Work to be completed ->
Tally up every line in the records beneath that has "included", and write down only the total.

Given data Block Start

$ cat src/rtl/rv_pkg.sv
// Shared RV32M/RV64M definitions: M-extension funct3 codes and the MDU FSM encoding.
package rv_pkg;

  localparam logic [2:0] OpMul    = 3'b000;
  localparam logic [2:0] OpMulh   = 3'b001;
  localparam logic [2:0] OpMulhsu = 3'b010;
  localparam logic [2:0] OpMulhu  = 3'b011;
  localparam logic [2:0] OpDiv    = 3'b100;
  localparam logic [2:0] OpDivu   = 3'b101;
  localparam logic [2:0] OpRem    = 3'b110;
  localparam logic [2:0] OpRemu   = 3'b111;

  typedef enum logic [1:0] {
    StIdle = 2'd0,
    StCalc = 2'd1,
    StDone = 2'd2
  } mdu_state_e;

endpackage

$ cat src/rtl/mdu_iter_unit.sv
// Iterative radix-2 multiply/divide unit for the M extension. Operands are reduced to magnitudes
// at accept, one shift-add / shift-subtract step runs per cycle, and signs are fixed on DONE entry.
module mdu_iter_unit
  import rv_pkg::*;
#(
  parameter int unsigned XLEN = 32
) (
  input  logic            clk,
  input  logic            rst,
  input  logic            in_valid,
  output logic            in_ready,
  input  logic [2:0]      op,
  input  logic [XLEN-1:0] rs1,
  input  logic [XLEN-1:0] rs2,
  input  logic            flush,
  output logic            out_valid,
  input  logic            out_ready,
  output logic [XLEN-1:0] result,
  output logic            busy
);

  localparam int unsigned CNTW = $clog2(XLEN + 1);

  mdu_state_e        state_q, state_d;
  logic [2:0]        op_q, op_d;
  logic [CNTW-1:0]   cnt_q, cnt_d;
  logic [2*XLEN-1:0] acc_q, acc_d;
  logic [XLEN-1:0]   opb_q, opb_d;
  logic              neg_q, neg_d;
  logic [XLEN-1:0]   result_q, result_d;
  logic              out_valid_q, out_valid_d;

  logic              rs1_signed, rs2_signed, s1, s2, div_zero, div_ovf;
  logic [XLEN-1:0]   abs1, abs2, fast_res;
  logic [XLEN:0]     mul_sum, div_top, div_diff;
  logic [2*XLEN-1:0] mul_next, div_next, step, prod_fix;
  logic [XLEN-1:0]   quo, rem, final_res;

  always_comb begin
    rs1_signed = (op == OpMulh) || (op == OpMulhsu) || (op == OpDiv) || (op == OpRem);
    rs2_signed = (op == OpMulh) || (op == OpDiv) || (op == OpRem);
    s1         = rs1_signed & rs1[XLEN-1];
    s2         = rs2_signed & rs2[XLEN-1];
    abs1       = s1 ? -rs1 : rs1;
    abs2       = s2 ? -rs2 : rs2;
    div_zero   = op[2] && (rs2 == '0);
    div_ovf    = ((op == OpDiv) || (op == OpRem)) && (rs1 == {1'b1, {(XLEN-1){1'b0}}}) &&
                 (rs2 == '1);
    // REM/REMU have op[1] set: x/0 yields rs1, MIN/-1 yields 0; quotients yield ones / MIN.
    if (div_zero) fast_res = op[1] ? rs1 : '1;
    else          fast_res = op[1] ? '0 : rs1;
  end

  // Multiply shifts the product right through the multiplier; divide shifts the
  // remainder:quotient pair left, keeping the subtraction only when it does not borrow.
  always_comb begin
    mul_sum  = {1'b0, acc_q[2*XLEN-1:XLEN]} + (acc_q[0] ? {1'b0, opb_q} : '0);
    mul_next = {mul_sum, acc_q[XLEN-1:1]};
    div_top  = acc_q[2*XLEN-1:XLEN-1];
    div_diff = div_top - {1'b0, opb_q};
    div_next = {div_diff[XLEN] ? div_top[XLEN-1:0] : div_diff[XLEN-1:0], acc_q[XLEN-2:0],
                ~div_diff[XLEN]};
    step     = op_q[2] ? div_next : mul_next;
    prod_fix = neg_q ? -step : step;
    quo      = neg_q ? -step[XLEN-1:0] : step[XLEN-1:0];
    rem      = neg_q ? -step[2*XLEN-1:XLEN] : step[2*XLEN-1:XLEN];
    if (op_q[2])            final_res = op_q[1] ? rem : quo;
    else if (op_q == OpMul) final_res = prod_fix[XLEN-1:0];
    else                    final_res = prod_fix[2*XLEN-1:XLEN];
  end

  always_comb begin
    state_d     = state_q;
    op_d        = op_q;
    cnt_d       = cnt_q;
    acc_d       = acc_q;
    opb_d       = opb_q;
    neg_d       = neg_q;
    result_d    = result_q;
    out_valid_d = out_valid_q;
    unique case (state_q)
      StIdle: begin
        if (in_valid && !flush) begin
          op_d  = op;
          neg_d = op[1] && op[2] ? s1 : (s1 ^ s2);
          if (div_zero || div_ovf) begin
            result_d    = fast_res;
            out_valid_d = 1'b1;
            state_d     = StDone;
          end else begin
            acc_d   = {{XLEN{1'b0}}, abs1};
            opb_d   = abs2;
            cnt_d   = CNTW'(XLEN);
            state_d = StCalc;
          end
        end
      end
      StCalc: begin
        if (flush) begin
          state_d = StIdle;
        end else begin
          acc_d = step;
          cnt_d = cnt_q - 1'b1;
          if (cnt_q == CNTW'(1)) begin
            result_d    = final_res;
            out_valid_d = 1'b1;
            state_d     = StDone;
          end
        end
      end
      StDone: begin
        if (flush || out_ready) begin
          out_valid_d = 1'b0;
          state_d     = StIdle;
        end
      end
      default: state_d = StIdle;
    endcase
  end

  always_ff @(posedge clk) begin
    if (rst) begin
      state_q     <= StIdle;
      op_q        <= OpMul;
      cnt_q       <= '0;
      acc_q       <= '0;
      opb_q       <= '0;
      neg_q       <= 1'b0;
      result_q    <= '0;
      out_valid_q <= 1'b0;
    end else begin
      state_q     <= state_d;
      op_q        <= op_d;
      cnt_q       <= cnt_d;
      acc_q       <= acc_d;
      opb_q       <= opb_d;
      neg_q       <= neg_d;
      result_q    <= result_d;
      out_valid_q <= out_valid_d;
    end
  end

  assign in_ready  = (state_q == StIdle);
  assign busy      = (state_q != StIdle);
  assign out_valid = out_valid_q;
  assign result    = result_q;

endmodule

Given data Block End
Given data Block Start

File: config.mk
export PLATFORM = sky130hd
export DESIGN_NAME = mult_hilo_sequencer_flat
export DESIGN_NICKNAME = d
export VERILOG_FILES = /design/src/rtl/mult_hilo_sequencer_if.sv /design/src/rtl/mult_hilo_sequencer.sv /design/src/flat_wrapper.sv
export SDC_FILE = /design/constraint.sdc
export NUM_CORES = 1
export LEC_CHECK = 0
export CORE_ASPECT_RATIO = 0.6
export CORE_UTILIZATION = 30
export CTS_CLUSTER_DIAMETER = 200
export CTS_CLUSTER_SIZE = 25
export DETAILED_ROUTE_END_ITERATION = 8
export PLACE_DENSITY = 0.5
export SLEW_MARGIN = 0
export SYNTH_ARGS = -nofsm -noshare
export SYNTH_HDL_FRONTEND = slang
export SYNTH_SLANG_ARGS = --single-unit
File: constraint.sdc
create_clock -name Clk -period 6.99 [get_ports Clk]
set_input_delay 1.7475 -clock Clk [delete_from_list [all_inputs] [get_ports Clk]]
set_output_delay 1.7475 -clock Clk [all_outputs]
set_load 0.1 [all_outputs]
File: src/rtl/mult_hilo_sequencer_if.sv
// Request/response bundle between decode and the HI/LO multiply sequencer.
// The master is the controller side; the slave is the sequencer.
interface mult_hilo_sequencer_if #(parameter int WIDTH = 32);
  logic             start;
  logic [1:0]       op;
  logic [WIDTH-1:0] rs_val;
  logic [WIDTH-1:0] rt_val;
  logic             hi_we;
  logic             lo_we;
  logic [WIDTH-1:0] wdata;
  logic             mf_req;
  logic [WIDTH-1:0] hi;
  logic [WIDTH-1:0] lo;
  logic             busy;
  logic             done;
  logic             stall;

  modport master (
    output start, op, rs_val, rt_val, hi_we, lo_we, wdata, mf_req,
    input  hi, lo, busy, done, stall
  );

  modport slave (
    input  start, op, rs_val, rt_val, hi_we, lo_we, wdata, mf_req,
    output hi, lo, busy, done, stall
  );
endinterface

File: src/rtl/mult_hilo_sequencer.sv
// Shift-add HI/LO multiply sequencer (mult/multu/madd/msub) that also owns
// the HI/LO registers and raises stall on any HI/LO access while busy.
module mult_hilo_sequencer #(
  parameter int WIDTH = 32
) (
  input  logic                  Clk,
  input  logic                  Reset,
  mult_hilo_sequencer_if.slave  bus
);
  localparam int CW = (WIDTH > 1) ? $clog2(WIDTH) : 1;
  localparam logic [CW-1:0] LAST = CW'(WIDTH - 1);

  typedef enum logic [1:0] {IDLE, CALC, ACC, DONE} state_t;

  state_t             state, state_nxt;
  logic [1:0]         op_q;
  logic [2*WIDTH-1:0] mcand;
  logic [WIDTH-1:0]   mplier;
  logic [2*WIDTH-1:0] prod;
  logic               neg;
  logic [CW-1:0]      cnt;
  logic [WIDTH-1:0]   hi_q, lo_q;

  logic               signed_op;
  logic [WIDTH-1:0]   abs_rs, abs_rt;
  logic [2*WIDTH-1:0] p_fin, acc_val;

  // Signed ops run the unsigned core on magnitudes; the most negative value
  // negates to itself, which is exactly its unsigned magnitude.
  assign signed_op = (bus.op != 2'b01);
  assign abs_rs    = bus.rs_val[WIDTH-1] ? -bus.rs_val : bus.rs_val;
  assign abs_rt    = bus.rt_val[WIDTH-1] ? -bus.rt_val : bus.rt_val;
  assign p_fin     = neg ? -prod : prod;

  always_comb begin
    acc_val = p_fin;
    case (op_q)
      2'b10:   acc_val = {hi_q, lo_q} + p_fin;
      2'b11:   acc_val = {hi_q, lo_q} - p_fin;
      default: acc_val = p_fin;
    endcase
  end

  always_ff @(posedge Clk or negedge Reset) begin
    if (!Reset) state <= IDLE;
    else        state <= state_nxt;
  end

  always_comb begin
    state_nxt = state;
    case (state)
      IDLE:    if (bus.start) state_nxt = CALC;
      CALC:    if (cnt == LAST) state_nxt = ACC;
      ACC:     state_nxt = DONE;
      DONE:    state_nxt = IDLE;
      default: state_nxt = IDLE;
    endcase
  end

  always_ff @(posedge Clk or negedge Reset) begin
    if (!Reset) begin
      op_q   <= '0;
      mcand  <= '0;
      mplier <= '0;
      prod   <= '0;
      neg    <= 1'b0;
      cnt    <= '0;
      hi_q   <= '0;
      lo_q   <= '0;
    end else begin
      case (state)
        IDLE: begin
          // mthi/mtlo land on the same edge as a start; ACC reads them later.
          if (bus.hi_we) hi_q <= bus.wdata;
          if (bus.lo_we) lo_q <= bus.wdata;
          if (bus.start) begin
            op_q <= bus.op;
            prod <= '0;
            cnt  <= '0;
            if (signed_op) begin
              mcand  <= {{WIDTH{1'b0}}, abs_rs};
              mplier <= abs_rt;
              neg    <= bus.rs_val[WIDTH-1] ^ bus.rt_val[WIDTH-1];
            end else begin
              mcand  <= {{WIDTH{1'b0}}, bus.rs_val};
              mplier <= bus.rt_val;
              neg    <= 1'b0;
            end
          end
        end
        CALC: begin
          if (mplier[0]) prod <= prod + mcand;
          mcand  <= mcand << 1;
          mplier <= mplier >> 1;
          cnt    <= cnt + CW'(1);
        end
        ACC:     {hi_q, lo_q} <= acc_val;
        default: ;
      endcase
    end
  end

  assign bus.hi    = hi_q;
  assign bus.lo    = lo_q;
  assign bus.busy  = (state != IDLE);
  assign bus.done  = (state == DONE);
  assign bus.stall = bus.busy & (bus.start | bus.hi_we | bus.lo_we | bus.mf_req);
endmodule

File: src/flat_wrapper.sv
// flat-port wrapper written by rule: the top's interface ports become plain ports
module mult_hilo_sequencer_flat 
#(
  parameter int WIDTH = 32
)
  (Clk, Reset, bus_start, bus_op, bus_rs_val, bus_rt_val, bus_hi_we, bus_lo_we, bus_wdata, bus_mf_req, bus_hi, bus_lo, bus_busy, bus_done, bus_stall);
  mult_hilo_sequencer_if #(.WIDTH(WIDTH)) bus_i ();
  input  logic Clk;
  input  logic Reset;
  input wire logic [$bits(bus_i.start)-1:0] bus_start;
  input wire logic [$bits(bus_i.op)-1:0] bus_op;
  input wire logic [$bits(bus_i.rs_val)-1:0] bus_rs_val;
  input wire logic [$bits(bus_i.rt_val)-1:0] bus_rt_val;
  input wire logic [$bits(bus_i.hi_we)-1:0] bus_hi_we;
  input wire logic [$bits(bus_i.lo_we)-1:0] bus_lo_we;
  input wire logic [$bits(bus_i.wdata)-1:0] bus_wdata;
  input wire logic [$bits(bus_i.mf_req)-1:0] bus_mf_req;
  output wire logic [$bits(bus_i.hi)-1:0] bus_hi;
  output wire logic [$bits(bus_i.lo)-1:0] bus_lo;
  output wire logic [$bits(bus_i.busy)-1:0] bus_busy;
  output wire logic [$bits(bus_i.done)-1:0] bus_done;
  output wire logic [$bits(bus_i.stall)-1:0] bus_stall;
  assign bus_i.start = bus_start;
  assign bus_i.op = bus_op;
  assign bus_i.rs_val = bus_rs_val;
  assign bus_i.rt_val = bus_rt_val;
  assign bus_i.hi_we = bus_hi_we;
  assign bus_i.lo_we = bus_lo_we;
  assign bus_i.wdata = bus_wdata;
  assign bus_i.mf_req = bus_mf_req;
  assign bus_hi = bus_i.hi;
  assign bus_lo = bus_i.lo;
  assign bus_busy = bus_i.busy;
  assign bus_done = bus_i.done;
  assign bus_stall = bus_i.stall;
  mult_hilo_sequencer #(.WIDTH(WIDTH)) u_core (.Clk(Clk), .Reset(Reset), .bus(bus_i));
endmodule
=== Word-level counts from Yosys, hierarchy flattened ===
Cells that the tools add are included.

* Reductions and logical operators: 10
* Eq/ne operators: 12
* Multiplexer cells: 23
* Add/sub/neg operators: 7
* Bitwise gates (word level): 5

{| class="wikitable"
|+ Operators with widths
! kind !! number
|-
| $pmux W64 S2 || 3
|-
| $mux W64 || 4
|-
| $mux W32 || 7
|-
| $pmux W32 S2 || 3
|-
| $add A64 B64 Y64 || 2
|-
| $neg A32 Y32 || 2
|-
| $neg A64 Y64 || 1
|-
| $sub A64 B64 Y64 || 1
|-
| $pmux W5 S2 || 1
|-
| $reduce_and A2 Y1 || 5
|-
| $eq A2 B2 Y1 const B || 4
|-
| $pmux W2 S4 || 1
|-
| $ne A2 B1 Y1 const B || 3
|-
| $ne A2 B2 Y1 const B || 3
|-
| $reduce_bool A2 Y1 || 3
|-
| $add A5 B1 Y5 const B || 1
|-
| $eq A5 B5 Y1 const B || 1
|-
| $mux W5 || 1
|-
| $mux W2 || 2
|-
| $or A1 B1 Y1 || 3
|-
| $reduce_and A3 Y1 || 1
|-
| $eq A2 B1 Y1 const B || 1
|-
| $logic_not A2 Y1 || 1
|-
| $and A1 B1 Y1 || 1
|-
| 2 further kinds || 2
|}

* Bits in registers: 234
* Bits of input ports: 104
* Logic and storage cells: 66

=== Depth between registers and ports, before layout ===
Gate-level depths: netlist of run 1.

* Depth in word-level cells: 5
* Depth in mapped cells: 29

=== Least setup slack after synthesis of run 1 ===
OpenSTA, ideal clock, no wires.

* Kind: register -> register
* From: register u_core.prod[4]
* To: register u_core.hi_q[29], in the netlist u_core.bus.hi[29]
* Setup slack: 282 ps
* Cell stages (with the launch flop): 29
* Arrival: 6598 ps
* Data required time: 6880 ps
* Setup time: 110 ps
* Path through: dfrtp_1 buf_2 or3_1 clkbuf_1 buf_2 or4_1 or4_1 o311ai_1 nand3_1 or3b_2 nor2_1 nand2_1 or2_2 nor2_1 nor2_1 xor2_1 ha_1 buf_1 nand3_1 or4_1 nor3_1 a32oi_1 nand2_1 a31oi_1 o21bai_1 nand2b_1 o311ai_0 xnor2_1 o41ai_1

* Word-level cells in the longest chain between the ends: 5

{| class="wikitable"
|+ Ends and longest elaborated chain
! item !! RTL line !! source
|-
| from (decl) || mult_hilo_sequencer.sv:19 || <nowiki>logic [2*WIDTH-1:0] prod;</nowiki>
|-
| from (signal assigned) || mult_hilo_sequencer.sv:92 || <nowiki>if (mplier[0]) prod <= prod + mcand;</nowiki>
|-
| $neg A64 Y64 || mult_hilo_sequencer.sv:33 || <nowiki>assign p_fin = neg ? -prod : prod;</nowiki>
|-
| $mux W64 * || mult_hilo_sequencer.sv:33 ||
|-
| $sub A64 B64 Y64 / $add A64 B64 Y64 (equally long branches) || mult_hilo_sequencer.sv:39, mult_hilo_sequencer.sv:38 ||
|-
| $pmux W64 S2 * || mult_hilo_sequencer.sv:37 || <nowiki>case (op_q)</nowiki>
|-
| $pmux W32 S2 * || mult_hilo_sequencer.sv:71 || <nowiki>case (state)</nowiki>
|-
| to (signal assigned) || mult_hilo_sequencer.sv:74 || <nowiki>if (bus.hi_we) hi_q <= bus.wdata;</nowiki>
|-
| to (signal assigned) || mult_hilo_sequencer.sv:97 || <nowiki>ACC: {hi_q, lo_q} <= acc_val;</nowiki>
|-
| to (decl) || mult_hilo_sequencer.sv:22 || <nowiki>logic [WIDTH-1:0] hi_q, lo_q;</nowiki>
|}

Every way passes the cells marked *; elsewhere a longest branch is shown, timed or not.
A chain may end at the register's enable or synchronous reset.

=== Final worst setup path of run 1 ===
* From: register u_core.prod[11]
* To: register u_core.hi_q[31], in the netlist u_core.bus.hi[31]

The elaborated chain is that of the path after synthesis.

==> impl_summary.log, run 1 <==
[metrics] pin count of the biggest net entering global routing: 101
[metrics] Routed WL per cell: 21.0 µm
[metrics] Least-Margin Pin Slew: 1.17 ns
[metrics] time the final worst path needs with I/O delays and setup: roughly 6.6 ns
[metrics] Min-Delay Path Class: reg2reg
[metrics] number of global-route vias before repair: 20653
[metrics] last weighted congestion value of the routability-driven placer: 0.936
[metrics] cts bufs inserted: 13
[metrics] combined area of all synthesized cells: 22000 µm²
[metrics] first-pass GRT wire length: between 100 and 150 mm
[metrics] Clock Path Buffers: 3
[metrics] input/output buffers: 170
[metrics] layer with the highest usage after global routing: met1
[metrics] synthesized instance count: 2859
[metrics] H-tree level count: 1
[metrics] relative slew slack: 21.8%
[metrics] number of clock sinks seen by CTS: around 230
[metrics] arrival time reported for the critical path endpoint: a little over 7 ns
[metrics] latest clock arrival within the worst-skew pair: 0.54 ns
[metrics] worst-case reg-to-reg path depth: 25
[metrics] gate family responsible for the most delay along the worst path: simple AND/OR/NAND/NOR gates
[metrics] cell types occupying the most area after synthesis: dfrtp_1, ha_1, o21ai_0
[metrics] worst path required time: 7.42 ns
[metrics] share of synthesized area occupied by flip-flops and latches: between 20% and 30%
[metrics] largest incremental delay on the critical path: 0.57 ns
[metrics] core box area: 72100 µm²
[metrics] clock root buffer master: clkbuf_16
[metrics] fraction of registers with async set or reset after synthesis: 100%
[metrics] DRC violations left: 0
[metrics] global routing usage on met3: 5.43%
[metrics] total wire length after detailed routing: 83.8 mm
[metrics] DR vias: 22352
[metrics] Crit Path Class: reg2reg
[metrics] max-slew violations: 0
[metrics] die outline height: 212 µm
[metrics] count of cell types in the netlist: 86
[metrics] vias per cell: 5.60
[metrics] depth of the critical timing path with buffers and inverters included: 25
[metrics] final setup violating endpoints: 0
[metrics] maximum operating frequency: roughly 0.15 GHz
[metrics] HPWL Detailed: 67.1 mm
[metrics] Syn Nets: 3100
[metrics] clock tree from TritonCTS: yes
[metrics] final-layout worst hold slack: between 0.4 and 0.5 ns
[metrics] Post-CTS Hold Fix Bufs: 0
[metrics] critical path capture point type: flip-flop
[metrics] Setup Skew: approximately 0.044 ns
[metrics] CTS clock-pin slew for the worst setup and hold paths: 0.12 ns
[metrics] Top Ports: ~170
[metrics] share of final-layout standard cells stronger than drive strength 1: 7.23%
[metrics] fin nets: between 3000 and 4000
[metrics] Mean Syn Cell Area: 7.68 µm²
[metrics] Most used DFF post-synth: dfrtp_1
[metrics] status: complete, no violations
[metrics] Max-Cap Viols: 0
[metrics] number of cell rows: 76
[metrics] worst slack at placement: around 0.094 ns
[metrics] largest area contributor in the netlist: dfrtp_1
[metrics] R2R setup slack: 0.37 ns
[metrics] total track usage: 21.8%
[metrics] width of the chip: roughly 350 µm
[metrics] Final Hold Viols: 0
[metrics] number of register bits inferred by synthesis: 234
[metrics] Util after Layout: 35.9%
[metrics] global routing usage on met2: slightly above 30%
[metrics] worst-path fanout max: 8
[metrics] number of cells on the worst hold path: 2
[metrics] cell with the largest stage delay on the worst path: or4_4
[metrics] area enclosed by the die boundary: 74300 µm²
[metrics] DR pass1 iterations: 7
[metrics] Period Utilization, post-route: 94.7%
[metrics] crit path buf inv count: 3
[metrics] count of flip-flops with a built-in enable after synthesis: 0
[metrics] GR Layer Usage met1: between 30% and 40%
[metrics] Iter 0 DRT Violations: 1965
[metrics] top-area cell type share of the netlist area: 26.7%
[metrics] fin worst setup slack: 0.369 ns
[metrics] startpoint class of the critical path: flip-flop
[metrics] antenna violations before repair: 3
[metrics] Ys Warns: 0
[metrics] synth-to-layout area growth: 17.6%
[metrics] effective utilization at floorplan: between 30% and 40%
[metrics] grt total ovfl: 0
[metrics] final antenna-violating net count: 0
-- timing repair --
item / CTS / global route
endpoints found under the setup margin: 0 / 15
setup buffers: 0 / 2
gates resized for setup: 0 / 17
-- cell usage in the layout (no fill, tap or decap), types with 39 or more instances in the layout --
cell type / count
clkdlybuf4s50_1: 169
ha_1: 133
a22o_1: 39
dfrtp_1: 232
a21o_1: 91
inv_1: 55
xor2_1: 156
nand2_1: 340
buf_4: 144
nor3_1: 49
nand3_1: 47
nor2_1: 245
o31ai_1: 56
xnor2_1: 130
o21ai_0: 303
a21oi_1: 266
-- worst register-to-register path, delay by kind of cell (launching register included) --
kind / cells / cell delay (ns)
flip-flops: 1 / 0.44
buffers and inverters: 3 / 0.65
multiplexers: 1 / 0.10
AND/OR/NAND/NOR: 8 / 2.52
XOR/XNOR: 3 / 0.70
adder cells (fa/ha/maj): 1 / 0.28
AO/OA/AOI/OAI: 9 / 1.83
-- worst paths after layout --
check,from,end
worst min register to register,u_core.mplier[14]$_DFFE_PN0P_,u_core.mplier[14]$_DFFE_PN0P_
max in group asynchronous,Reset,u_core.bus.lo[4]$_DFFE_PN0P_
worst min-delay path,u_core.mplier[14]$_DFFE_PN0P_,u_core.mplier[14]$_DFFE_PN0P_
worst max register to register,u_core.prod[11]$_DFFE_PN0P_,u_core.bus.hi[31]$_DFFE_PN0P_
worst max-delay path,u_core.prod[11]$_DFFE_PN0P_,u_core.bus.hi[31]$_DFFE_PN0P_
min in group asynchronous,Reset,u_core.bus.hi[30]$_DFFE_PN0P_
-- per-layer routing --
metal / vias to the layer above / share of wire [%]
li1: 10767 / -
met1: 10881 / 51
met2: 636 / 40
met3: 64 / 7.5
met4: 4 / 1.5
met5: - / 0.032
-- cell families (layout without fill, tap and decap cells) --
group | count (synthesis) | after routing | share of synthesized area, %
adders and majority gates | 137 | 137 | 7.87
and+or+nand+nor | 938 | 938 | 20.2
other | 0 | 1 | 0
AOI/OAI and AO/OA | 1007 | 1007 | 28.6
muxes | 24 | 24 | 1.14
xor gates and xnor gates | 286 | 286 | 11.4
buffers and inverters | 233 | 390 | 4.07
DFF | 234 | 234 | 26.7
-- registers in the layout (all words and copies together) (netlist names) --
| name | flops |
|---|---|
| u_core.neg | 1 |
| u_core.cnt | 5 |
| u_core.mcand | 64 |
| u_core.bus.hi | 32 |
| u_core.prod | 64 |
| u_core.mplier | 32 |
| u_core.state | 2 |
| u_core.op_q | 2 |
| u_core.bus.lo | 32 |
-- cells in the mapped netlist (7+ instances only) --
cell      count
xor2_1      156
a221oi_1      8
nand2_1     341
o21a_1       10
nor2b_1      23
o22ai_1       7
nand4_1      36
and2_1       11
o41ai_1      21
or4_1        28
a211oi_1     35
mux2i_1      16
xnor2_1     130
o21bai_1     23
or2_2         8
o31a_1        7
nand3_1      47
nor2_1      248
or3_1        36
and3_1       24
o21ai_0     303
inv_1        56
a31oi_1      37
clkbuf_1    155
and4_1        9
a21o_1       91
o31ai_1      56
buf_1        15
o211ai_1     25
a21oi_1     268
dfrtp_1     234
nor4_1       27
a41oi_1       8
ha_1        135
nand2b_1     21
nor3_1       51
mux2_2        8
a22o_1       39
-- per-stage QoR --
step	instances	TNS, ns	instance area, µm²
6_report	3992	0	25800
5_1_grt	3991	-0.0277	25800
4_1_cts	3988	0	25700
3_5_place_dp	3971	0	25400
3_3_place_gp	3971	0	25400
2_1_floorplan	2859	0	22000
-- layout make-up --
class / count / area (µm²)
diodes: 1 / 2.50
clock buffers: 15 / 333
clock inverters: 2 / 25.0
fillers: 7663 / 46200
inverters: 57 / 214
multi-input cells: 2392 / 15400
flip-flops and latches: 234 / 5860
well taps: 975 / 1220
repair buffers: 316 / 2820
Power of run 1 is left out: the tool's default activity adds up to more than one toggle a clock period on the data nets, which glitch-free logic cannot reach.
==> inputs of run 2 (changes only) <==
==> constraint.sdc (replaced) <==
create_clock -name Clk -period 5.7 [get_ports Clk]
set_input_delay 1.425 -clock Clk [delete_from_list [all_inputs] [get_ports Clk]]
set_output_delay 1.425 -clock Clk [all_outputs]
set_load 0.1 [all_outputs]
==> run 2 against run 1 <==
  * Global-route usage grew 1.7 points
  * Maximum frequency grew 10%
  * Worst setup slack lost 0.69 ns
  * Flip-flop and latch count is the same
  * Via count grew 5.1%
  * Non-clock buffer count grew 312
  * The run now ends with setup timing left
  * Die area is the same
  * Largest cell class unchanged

Given data Block End

Exercise output ->
3